What to do:
Set down exactly the first line of the entries and every line after it, through the line with "cts_buffer_depth;2;".

(Dataset entries)
------------------------------
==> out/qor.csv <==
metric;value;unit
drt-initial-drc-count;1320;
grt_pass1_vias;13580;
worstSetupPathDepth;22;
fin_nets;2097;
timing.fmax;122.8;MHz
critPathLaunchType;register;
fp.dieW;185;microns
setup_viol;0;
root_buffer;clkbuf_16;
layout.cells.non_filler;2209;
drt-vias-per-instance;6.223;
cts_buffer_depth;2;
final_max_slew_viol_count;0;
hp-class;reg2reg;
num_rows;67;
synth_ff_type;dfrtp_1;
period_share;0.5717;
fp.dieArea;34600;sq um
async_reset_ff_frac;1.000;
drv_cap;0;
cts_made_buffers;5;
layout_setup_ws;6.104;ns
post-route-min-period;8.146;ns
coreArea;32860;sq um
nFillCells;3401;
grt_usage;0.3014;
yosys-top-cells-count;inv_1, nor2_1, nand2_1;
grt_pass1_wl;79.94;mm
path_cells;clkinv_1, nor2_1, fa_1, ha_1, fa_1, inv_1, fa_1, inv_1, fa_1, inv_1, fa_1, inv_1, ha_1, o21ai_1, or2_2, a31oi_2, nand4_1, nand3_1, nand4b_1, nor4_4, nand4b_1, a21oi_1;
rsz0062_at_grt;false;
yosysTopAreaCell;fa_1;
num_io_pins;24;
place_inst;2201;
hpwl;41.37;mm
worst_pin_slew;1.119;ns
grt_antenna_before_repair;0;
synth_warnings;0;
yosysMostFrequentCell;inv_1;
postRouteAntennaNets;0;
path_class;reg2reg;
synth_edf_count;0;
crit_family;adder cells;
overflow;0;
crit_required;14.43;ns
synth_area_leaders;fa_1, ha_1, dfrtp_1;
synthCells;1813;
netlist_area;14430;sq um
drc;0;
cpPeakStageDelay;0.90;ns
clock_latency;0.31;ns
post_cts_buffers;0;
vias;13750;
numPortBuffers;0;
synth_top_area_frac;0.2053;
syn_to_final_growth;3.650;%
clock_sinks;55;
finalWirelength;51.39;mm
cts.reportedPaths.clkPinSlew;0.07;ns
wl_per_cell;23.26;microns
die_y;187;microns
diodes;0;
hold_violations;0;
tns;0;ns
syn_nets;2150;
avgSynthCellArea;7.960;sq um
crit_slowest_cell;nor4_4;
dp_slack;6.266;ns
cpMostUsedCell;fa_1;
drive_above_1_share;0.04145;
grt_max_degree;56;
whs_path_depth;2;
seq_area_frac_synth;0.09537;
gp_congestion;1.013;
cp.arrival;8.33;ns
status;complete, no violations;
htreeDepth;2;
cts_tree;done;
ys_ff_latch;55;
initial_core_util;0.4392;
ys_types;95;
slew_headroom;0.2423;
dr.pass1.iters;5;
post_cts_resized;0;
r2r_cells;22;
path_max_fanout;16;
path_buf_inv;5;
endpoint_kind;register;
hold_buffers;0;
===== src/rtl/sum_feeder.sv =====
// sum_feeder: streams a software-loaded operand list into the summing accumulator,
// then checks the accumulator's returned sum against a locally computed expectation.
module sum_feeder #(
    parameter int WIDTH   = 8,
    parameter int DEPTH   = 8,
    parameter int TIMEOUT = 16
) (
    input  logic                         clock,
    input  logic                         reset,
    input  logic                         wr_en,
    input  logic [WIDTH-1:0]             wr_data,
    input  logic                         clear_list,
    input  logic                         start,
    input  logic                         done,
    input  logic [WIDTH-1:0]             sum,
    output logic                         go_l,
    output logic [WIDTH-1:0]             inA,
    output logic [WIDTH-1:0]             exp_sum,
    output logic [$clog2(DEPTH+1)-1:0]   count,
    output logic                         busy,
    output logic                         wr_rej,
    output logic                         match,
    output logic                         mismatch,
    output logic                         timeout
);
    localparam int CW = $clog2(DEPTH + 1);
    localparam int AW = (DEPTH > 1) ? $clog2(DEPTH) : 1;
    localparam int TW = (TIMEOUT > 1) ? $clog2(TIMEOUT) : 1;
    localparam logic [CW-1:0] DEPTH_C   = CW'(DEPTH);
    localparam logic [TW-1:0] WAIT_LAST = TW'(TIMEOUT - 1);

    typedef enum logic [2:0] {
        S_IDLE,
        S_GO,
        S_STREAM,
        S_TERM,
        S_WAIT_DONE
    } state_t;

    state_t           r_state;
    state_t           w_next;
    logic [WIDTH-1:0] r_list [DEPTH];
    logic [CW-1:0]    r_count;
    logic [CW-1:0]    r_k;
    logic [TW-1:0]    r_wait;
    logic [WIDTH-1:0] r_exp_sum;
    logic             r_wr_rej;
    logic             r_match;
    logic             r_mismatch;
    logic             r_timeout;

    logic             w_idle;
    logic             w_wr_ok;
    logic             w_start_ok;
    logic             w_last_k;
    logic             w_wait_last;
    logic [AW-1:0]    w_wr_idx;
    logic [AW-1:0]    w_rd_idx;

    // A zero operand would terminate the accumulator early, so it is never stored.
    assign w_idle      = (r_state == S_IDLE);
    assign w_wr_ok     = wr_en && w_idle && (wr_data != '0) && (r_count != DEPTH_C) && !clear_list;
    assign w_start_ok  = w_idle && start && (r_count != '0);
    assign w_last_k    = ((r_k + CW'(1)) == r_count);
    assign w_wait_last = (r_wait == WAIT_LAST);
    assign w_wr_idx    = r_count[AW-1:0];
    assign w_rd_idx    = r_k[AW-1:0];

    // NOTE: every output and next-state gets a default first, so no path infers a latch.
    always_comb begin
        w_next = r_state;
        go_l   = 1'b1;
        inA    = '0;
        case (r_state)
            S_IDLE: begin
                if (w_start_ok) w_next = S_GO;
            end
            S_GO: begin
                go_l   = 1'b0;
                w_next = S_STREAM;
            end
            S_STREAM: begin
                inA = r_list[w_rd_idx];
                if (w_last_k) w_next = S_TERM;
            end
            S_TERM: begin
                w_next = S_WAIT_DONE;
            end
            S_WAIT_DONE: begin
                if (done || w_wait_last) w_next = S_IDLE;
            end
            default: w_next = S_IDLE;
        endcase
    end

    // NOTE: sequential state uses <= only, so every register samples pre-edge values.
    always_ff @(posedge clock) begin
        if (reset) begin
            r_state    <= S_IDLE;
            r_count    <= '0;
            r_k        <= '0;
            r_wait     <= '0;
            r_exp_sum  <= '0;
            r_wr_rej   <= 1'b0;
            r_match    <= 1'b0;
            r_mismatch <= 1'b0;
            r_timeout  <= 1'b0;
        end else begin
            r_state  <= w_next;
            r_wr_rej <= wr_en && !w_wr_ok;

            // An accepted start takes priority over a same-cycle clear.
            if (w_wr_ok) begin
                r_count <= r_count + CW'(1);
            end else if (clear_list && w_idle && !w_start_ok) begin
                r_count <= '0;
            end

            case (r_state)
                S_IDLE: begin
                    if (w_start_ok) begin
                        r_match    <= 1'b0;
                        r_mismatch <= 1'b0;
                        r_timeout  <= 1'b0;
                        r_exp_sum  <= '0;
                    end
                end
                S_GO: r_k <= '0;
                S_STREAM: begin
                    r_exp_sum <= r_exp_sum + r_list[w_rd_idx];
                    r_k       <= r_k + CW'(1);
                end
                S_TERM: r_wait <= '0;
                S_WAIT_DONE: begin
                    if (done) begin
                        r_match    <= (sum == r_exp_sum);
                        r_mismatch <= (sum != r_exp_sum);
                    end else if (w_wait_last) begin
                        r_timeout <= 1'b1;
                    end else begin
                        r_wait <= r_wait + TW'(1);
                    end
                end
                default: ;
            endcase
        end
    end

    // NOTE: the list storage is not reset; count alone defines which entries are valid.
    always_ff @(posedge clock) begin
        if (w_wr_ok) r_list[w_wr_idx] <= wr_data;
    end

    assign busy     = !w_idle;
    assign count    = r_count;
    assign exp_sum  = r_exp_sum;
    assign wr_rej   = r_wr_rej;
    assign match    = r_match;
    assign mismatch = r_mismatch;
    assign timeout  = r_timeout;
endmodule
------------------------------
Solution to the problem:
==> out/qor.csv <==
metric;value;unit
drt-initial-drc-count;1320;
grt_pass1_vias;13580;
worstSetupPathDepth;22;
fin_nets;2097;
timing.fmax;122.8;MHz
critPathLaunchType;register;
fp.dieW;185;microns
setup_viol;0;
root_buffer;clkbuf_16;
layout.cells.non_filler;2209;
drt-vias-per-instance;6.223;
cts_buffer_depth;2;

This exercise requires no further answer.